- INFORMATION SUPPLIED:
▽
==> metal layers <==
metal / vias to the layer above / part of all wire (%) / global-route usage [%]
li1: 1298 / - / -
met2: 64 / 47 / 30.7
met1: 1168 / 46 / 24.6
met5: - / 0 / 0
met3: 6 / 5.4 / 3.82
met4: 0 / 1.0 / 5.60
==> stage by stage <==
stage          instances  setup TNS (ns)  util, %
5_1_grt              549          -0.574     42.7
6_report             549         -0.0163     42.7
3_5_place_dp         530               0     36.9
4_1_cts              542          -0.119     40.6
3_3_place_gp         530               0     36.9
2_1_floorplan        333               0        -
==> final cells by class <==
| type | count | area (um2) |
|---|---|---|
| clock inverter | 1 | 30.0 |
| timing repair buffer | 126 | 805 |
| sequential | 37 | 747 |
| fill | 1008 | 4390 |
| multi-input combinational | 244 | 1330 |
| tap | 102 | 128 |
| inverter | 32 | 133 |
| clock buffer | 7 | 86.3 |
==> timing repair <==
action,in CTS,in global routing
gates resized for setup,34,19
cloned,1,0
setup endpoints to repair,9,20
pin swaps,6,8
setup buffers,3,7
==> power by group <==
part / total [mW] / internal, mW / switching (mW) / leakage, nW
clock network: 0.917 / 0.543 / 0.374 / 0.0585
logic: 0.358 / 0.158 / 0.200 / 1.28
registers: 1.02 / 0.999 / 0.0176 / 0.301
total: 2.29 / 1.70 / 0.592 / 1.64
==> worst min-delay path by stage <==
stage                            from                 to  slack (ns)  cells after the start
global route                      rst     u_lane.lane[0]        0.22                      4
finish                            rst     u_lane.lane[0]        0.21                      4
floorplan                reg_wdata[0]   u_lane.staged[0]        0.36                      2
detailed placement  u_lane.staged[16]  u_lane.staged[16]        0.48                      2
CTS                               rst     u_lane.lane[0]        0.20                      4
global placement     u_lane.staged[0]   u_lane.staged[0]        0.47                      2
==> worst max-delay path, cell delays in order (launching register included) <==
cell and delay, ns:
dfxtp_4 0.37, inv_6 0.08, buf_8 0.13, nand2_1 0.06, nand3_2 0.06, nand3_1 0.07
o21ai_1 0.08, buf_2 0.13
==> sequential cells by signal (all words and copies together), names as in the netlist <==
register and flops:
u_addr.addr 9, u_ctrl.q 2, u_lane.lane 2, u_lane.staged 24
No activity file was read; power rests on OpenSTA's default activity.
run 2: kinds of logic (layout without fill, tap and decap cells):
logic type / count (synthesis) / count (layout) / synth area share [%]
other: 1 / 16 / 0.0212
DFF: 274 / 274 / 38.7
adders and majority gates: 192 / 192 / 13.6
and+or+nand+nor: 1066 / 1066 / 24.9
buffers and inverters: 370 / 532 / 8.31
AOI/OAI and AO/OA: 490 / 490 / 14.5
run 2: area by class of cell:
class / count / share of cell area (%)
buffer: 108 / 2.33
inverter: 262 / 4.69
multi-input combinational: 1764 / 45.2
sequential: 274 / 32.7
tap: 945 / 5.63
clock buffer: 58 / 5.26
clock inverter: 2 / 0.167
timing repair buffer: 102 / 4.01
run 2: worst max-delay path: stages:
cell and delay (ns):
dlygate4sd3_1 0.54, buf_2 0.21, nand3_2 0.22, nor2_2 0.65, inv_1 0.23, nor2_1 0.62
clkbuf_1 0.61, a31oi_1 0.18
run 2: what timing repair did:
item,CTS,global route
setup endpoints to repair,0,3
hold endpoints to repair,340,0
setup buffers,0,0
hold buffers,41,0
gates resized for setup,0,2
==> src/rtl/contact_debouncer.sv <==
module contact_debouncer
  import debounce_pkg::*;
#(
  parameter int unsigned DIV_N  = 4,
  parameter int unsigned HOLD   = DEF_HOLD,
  parameter int unsigned STAGES = DEF_STAGES
) (
  input  logic clk_i,
  input  logic rst_ni,
  input  logic tick_i,
  input  logic raw_ni,
  input  logic latch_i,
  input  logic swap_i,
  output logic clean_no,
  output logic slow_tick_o
);
  logic  raw_sync;
  logic  slow_tick;
  logic  level;
  logic  frozen;
  logic  sel_tick;
  logic  sample_en;
  rate_e rate_sel;

  debounce_sync #(.STAGES(STAGES), .RESET_VAL(1'b1)) u_sync (
    .clk_i (clk_i),
    .rst_ni(rst_ni),
    .d_i   (raw_ni),
    .q_o   (raw_sync)
  );

  debounce_prescaler #(.DIV_N(DIV_N)) u_presc (
    .clk_i      (clk_i),
    .rst_ni     (rst_ni),
    .tick_i     (tick_i),
    .slow_tick_o(slow_tick)
  );

  // Output high: next move is the attack; output low: the release.
  always_comb begin
    if (level) rate_sel = swap_i ? RATE_SLOW : RATE_FAST;
    else       rate_sel = swap_i ? RATE_FAST : RATE_SLOW;
  end

  assign sel_tick  = (rate_sel == RATE_SLOW) ? slow_tick : tick_i;
  assign frozen    = latch_i & ~level;
  assign sample_en = sel_tick & ~frozen;

  debounce_filter #(.HOLD(HOLD)) u_filt (
    .clk_i      (clk_i),
    .rst_ni     (rst_ni),
    .sample_en_i(sample_en),
    .sample_i   (raw_sync),
    .level_o    (level)
  );

  assign clean_no    = level;
  assign slow_tick_o = slow_tick;
endmodule
File: src/rtl/ebi_pkg.sv
package ebi_pkg;
  typedef enum logic [2:0] {
    BS_IDLE = 3'd0,
    BS_T1   = 3'd1,
    BS_T2   = 3'd2,
    BS_T3   = 3'd3,
    BS_TI   = 3'd4
  } bus_state_e;
endpackage

File: src/rtl/ebi_gap_ctrl.sv
// Holds the idle-insertion setting and remembers the previous access,
// then decides whether the next accepted access must be preceded by TI.
module ebi_gap_ctrl #(
  parameter int AREA_W = 2
) (
  input  logic              clk,
  input  logic              rst_n,
  input  logic              cfg_we,
  input  logic              cfg_val,
  input  logic              accept,
  input  logic [AREA_W-1:0] req_area,
  input  logic              req_write,
  input  logic              bus_quiet,
  output logic              insert_idle
);
  logic              idle_en_q;
  logic              prev_live_q;
  logic              prev_read_q;
  logic [AREA_W-1:0] prev_area_q;

  // setting register, resets to "insert"
  always_ff @(posedge clk or negedge rst_n) begin
    if (!rst_n)      idle_en_q <= 1'b1;
    else if (cfg_we) idle_en_q <= cfg_val;
  end

  // previous-access memory; a clock spent idle forgets it
  always_ff @(posedge clk or negedge rst_n) begin
    if (!rst_n) begin
      prev_live_q <= 1'b0;
      prev_read_q <= 1'b0;
      prev_area_q <= '0;
    end else if (accept) begin
      prev_live_q <= 1'b1;
      prev_read_q <= ~req_write;
      prev_area_q <= req_area;
    end else if (bus_quiet) begin
      prev_live_q <= 1'b0;
    end
  end

  always_comb begin
    insert_idle = idle_en_q && prev_live_q && prev_read_q && !bus_quiet
                  && (req_area != prev_area_q);
  end

  // setting comes out of reset enabled
  p_reset_enable_r1: assert property (@(posedge clk) (!rst_n) |=> idle_en_q);

  // setting only moves on a write strobe
  p_cfg_hold_r11: assert property (@(posedge clk) disable iff (!rst_n)
    !$past(cfg_we) |-> $stable(idle_en_q));
endmodule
△
- YOUR OBJECTIVE:
All the records, from the first line to the last: repeat them exactly.

- EXPECTED ANSWER:
==> metal layers <==
metal / vias to the layer above / part of all wire (%) / global-route usage [%]
li1: 1298 / - / -
met2: 64 / 47 / 30.7
met1: 1168 / 46 / 24.6
met5: - / 0 / 0
met3: 6 / 5.4 / 3.82
met4: 0 / 1.0 / 5.60
==> stage by stage <==
stage          instances  setup TNS (ns)  util, %
5_1_grt              549          -0.574     42.7
6_report             549         -0.0163     42.7
3_5_place_dp         530               0     36.9
4_1_cts              542          -0.119     40.6
3_3_place_gp         530               0     36.9
2_1_floorplan        333               0        -
==> final cells by class <==
| type | count | area (um2) |
|---|---|---|
| clock inverter | 1 | 30.0 |
| timing repair buffer | 126 | 805 |
| sequential | 37 | 747 |
| fill | 1008 | 4390 |
| multi-input combinational | 244 | 1330 |
| tap | 102 | 128 |
| inverter | 32 | 133 |
| clock buffer | 7 | 86.3 |
==> timing repair <==
action,in CTS,in global routing
gates resized for setup,34,19
cloned,1,0
setup endpoints to repair,9,20
pin swaps,6,8
setup buffers,3,7
==> power by group <==
part / total [mW] / internal, mW / switching (mW) / leakage, nW
clock network: 0.917 / 0.543 / 0.374 / 0.0585
logic: 0.358 / 0.158 / 0.200 / 1.28
registers: 1.02 / 0.999 / 0.0176 / 0.301
total: 2.29 / 1.70 / 0.592 / 1.64
==> worst min-delay path by stage <==
stage                            from                 to  slack (ns)  cells after the start
global route                      rst     u_lane.lane[0]        0.22                      4
finish                            rst     u_lane.lane[0]        0.21                      4
floorplan                reg_wdata[0]   u_lane.staged[0]        0.36                      2
detailed placement  u_lane.staged[16]  u_lane.staged[16]        0.48                      2
CTS                               rst     u_lane.lane[0]        0.20                      4
global placement     u_lane.staged[0]   u_lane.staged[0]        0.47                      2
==> worst max-delay path, cell delays in order (launching register included) <==
cell and delay, ns:
dfxtp_4 0.37, inv_6 0.08, buf_8 0.13, nand2_1 0.06, nand3_2 0.06, nand3_1 0.07
o21ai_1 0.08, buf_2 0.13
==> sequential cells by signal (all words and copies together), names as in the netlist <==
register and flops:
u_addr.addr 9, u_ctrl.q 2, u_lane.lane 2, u_lane.staged 24
No activity file was read; power rests on OpenSTA's default activity.
run 2: kinds of logic (layout without fill, tap and decap cells):
logic type / count (synthesis) / count (layout) / synth area share [%]
other: 1 / 16 / 0.0212
DFF: 274 / 274 / 38.7
adders and majority gates: 192 / 192 / 13.6
and+or+nand+nor: 1066 / 1066 / 24.9
buffers and inverters: 370 / 532 / 8.31
AOI/OAI and AO/OA: 490 / 490 / 14.5
run 2: area by class of cell:
class / count / share of cell area (%)
buffer: 108 / 2.33
inverter: 262 / 4.69
multi-input combinational: 1764 / 45.2
sequential: 274 / 32.7
tap: 945 / 5.63
clock buffer: 58 / 5.26
clock inverter: 2 / 0.167
timing repair buffer: 102 / 4.01
run 2: worst max-delay path: stages:
cell and delay (ns):
dlygate4sd3_1 0.54, buf_2 0.21, nand3_2 0.22, nor2_2 0.65, inv_1 0.23, nor2_1 0.62
clkbuf_1 0.61, a31oi_1 0.18
run 2: what timing repair did:
item,CTS,global route
setup endpoints to repair,0,3
hold endpoints to repair,340,0
setup buffers,0,0
hold buffers,41,0
gates resized for setup,0,2
==> src/rtl/contact_debouncer.sv <==
module contact_debouncer
  import debounce_pkg::*;
#(
  parameter int unsigned DIV_N  = 4,
  parameter int unsigned HOLD   = DEF_HOLD,
  parameter int unsigned STAGES = DEF_STAGES
) (
  input  logic clk_i,
  input  logic rst_ni,
  input  logic tick_i,
  input  logic raw_ni,
  input  logic latch_i,
  input  logic swap_i,
  output logic clean_no,
  output logic slow_tick_o
);
  logic  raw_sync;
  logic  slow_tick;
  logic  level;
  logic  frozen;
  logic  sel_tick;
  logic  sample_en;
  rate_e rate_sel;

  debounce_sync #(.STAGES(STAGES), .RESET_VAL(1'b1)) u_sync (
    .clk_i (clk_i),
    .rst_ni(rst_ni),
    .d_i   (raw_ni),
    .q_o   (raw_sync)
  );

  debounce_prescaler #(.DIV_N(DIV_N)) u_presc (
    .clk_i      (clk_i),
    .rst_ni     (rst_ni),
    .tick_i     (tick_i),
    .slow_tick_o(slow_tick)
  );

  // Output high: next move is the attack; output low: the release.
  always_comb begin
    if (level) rate_sel = swap_i ? RATE_SLOW : RATE_FAST;
    else       rate_sel = swap_i ? RATE_FAST : RATE_SLOW;
  end

  assign sel_tick  = (rate_sel == RATE_SLOW) ? slow_tick : tick_i;
  assign frozen    = latch_i & ~level;
  assign sample_en = sel_tick & ~frozen;

  debounce_filter #(.HOLD(HOLD)) u_filt (
    .clk_i      (clk_i),
    .rst_ni     (rst_ni),
    .sample_en_i(sample_en),
    .sample_i   (raw_sync),
    .level_o    (level)
  );

  assign clean_no    = level;
  assign slow_tick_o = slow_tick;
endmodule
File: src/rtl/ebi_pkg.sv
package ebi_pkg;
  typedef enum logic [2:0] {
    BS_IDLE = 3'd0,
    BS_T1   = 3'd1,
    BS_T2   = 3'd2,
    BS_T3   = 3'd3,
    BS_TI   = 3'd4
  } bus_state_e;
endpackage

File: src/rtl/ebi_gap_ctrl.sv
// Holds the idle-insertion setting and remembers the previous access,
// then decides whether the next accepted access must be preceded by TI.
module ebi_gap_ctrl #(
  parameter int AREA_W = 2
) (
  input  logic              clk,
  input  logic              rst_n,
  input  logic              cfg_we,
  input  logic              cfg_val,
  input  logic              accept,
  input  logic [AREA_W-1:0] req_area,
  input  logic              req_write,
  input  logic              bus_quiet,
  output logic              insert_idle
);
  logic              idle_en_q;
  logic              prev_live_q;
  logic              prev_read_q;
  logic [AREA_W-1:0] prev_area_q;

  // setting register, resets to "insert"
  always_ff @(posedge clk or negedge rst_n) begin
    if (!rst_n)      idle_en_q <= 1'b1;
    else if (cfg_we) idle_en_q <= cfg_val;
  end

  // previous-access memory; a clock spent idle forgets it
  always_ff @(posedge clk or negedge rst_n) begin
    if (!rst_n) begin
      prev_live_q <= 1'b0;
      prev_read_q <= 1'b0;
      prev_area_q <= '0;
    end else if (accept) begin
      prev_live_q <= 1'b1;
      prev_read_q <= ~req_write;
      prev_area_q <= req_area;
    end else if (bus_quiet) begin
      prev_live_q <= 1'b0;
    end
  end

  always_comb begin
    insert_idle = idle_en_q && prev_live_q && prev_read_q && !bus_quiet
                  && (req_area != prev_area_q);
  end

  // setting comes out of reset enabled
  p_reset_enable_r1: assert property (@(posedge clk) (!rst_n) |=> idle_en_q);

  // setting only moves on a write strobe
  p_cfg_hold_r11: assert property (@(posedge clk) disable iff (!rst_n)
    !$past(cfg_we) |-> $stable(idle_en_q));
endmodule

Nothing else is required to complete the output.